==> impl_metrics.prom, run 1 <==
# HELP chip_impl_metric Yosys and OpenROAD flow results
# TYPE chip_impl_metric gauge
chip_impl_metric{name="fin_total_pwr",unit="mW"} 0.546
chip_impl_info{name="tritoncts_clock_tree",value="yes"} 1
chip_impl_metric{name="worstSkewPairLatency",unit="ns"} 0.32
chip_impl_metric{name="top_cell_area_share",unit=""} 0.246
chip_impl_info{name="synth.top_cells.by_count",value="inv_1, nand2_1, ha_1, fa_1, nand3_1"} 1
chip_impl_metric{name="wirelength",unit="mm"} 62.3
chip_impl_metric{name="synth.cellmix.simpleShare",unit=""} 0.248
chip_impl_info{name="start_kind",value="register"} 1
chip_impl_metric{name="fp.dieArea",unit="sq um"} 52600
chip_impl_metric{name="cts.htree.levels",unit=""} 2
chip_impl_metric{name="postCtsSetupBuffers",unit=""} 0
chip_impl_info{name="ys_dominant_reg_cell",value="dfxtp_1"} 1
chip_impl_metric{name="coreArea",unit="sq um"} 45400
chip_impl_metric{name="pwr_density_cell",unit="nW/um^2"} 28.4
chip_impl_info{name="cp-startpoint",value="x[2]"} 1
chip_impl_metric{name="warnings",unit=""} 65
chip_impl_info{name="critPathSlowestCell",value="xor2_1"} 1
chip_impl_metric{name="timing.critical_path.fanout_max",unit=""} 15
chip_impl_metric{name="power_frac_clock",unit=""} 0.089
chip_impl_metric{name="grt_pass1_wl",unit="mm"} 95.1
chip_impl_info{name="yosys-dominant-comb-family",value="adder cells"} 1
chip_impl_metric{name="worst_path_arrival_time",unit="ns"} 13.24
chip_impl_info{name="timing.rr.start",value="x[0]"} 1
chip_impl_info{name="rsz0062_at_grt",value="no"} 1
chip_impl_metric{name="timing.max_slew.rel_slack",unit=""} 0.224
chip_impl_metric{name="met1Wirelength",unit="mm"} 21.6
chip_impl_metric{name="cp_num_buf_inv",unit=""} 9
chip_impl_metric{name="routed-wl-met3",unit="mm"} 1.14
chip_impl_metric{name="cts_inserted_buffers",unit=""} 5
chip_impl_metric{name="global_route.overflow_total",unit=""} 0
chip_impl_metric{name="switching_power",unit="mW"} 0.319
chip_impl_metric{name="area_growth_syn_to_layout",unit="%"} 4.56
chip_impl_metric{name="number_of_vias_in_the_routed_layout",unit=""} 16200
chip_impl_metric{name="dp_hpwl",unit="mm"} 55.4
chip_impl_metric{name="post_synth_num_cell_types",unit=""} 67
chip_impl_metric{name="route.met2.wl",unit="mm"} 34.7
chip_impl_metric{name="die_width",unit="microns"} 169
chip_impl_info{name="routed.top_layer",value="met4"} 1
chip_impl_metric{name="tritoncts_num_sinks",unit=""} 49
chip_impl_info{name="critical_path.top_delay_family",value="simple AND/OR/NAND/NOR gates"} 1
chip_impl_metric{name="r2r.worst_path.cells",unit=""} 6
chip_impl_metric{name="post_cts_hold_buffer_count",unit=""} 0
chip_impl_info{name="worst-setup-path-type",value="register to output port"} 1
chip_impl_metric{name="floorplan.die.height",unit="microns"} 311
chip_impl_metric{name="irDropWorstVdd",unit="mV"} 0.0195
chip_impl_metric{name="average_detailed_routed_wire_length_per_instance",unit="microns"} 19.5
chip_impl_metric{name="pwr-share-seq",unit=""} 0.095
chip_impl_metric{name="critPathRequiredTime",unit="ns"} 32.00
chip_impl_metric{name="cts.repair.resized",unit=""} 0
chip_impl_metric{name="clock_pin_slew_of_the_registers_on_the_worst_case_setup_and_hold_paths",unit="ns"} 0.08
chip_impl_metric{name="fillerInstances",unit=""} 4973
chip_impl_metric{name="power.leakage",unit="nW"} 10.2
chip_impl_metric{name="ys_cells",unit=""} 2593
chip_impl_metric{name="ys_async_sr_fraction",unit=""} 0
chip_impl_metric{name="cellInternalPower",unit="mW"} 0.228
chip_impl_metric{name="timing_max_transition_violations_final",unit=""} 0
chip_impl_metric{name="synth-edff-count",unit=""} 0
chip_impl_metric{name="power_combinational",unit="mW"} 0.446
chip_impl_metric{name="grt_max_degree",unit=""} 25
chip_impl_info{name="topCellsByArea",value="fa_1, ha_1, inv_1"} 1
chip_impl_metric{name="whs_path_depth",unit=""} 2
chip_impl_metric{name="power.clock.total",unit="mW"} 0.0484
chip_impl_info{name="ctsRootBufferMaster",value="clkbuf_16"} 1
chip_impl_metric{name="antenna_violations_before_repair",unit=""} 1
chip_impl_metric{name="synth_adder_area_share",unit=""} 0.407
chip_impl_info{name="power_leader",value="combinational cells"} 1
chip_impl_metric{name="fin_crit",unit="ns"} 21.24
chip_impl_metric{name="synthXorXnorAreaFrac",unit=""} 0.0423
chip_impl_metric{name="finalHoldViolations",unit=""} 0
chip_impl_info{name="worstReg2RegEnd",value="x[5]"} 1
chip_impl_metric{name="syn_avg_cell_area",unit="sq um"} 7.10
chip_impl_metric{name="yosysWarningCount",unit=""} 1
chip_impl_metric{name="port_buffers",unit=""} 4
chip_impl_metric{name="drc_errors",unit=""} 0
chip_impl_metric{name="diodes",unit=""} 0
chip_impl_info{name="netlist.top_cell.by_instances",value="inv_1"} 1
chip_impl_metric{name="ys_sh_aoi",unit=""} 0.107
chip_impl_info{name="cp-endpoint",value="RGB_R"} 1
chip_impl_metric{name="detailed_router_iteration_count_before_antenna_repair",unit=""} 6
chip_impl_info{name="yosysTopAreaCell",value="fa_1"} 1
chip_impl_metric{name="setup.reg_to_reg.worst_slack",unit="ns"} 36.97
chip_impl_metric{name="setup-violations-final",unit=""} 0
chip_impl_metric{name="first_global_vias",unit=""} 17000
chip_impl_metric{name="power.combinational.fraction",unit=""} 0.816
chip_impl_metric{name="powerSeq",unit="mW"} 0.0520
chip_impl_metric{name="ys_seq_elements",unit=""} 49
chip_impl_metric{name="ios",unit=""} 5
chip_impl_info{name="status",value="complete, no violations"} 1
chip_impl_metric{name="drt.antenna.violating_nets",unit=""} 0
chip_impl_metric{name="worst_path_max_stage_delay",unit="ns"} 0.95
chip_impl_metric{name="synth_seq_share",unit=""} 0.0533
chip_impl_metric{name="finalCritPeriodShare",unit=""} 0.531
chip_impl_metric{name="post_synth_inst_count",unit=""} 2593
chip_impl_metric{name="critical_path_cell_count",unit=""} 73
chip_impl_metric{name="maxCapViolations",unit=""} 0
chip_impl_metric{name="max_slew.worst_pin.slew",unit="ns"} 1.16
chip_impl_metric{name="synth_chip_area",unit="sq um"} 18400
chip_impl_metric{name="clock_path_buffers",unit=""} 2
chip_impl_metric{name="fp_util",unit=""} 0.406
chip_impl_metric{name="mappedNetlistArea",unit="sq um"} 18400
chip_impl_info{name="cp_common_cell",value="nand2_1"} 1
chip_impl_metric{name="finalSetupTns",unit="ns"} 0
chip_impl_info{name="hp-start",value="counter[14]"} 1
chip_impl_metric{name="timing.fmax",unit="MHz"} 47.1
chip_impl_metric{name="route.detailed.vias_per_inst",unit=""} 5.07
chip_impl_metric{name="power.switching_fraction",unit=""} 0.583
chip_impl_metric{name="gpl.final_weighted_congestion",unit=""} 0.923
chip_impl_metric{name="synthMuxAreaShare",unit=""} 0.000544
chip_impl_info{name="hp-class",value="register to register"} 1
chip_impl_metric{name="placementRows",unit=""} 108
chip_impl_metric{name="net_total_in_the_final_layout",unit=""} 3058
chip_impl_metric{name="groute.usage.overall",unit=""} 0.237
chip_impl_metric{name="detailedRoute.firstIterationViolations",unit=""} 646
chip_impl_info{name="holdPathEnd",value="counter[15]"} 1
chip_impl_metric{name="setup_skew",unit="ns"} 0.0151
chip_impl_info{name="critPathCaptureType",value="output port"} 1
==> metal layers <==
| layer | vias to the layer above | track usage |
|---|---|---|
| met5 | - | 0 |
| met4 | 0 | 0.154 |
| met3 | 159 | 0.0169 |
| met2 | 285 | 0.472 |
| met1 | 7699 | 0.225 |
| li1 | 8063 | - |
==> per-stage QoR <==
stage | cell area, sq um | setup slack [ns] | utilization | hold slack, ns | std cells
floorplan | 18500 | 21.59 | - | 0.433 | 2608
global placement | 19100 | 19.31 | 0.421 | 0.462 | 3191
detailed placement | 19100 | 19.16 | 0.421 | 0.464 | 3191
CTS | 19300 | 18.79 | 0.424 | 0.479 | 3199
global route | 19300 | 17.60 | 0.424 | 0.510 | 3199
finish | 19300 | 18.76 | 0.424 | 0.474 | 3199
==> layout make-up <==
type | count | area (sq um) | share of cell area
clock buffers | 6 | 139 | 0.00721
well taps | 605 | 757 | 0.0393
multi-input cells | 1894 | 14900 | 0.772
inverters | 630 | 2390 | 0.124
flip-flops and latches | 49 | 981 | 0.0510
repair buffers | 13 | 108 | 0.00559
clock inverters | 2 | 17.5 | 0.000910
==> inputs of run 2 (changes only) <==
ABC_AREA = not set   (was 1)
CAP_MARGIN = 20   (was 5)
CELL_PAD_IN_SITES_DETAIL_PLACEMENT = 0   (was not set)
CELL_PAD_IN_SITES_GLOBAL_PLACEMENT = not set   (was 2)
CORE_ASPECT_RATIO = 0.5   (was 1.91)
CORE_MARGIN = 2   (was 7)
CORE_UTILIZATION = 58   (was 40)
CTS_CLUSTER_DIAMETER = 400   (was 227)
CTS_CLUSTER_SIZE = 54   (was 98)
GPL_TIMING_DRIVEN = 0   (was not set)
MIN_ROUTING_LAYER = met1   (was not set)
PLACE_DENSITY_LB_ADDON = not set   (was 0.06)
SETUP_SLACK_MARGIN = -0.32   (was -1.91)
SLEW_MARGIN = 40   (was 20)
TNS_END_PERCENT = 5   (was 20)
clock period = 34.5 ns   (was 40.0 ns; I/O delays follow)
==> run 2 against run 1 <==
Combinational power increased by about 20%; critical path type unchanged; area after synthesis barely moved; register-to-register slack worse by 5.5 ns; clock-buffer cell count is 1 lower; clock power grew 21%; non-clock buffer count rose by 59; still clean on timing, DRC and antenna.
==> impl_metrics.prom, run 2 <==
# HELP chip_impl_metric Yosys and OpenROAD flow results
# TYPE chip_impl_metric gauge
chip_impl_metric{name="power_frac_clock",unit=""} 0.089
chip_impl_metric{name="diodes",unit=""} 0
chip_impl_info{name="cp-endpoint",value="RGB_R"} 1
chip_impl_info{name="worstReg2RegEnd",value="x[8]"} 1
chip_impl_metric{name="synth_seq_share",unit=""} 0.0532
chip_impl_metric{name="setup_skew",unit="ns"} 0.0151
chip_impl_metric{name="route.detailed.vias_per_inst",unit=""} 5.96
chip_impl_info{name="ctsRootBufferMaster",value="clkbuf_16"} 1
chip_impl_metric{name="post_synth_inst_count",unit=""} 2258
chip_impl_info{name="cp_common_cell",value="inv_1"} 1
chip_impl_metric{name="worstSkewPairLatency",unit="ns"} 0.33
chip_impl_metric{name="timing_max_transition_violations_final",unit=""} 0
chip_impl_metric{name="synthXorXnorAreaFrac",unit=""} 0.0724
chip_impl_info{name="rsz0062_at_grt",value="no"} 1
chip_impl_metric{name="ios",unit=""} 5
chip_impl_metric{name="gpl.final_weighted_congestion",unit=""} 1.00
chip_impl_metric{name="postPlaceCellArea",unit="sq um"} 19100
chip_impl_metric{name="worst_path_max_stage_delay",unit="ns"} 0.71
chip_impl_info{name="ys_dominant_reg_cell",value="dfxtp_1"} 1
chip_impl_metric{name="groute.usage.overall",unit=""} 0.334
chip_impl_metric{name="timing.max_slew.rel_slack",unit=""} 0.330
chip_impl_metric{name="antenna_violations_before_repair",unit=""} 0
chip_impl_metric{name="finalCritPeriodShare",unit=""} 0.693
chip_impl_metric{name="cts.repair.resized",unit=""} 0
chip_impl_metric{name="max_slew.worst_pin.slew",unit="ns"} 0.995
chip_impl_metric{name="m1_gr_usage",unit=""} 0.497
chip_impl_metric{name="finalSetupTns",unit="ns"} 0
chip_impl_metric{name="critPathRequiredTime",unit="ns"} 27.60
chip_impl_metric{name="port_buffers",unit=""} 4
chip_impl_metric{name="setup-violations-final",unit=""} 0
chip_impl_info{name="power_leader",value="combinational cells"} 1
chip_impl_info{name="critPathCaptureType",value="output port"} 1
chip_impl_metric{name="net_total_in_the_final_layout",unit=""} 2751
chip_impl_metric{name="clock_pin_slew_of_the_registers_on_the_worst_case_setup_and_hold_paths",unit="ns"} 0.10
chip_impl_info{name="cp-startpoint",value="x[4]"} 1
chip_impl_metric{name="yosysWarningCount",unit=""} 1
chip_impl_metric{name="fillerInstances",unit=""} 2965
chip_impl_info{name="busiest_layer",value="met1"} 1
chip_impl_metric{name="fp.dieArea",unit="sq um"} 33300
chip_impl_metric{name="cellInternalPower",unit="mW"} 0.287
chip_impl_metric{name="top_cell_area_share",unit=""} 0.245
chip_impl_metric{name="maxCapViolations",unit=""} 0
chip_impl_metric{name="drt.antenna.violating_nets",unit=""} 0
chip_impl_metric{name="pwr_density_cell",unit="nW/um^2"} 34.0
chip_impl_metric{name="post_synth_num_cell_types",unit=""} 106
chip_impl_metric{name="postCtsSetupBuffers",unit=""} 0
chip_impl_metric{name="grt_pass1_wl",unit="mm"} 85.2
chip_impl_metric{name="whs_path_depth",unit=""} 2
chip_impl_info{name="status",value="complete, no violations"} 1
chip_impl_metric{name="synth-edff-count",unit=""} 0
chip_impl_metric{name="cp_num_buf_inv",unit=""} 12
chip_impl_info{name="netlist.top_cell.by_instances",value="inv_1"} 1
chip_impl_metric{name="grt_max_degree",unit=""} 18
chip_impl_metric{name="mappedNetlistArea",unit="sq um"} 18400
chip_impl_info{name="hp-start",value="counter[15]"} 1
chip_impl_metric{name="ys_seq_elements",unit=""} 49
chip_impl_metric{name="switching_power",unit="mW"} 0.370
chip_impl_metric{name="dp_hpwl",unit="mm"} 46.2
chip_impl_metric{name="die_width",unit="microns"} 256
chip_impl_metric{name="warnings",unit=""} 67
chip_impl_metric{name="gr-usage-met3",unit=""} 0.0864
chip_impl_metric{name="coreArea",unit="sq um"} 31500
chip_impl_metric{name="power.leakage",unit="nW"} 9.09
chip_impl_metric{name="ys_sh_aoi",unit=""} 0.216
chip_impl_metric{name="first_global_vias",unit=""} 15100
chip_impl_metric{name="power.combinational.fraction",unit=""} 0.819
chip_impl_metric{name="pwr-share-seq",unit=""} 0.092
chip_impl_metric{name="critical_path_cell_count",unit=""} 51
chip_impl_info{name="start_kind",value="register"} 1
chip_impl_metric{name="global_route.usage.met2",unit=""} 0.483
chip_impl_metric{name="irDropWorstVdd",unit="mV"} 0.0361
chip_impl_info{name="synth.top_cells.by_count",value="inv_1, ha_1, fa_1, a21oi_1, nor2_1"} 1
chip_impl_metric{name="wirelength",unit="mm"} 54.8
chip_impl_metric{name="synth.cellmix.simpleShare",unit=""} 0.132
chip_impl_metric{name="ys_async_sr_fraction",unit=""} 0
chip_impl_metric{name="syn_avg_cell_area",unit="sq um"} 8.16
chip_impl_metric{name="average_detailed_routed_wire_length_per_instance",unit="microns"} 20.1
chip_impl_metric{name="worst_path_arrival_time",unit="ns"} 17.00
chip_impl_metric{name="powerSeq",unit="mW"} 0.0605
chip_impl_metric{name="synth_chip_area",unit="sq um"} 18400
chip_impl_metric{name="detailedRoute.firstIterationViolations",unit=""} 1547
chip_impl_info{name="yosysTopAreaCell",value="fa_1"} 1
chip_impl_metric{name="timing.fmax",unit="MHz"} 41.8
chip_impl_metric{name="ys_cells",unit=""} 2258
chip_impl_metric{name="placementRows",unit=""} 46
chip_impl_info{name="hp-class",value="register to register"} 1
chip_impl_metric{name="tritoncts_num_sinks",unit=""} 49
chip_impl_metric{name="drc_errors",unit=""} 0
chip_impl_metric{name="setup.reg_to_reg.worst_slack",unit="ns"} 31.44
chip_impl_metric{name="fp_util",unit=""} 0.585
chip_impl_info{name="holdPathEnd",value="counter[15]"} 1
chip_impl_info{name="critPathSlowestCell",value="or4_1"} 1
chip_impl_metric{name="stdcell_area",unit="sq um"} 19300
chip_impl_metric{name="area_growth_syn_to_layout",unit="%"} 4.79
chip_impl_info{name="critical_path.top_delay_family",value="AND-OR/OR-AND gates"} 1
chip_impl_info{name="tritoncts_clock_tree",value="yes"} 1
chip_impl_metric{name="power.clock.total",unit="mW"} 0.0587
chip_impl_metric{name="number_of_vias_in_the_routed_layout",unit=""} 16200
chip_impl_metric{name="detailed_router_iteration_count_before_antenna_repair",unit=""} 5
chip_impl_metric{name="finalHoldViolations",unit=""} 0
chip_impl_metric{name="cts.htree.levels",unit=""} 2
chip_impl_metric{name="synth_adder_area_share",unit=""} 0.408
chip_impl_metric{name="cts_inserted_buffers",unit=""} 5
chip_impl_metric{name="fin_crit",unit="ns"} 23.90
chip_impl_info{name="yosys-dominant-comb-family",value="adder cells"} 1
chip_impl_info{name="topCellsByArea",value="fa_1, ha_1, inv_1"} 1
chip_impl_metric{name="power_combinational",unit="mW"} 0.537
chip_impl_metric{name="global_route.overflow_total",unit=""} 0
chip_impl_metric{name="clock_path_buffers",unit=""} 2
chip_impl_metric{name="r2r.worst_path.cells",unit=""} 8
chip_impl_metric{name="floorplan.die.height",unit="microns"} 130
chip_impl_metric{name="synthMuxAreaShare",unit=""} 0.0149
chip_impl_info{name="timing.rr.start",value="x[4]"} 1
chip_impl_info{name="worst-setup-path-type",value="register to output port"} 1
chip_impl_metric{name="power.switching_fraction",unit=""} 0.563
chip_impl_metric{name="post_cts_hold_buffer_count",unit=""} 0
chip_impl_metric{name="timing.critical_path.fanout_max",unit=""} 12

→ **EXERCISE**
Reproduce exactly the stretch of the material above that starts at the line with "CELL_PAD_IN_SITES_GLOBAL_PLACEMENT = not" and ends at the line with "PLACE_DENSITY_LB_ADDON = not", both included, and nothing else.

→ **FINAL ANSWER**
CELL_PAD_IN_SITES_GLOBAL_PLACEMENT = not set   (was 2)
CORE_ASPECT_RATIO = 0.5   (was 1.91)
CORE_MARGIN = 2   (was 7)
CORE_UTILIZATION = 58   (was 40)
CTS_CLUSTER_DIAMETER = 400   (was 227)
CTS_CLUSTER_SIZE = 54   (was 98)
GPL_TIMING_DRIVEN = 0   (was not set)
MIN_ROUTING_LAYER = met1   (was not set)
PLACE_DENSITY_LB_ADDON = not set   (was 0.06)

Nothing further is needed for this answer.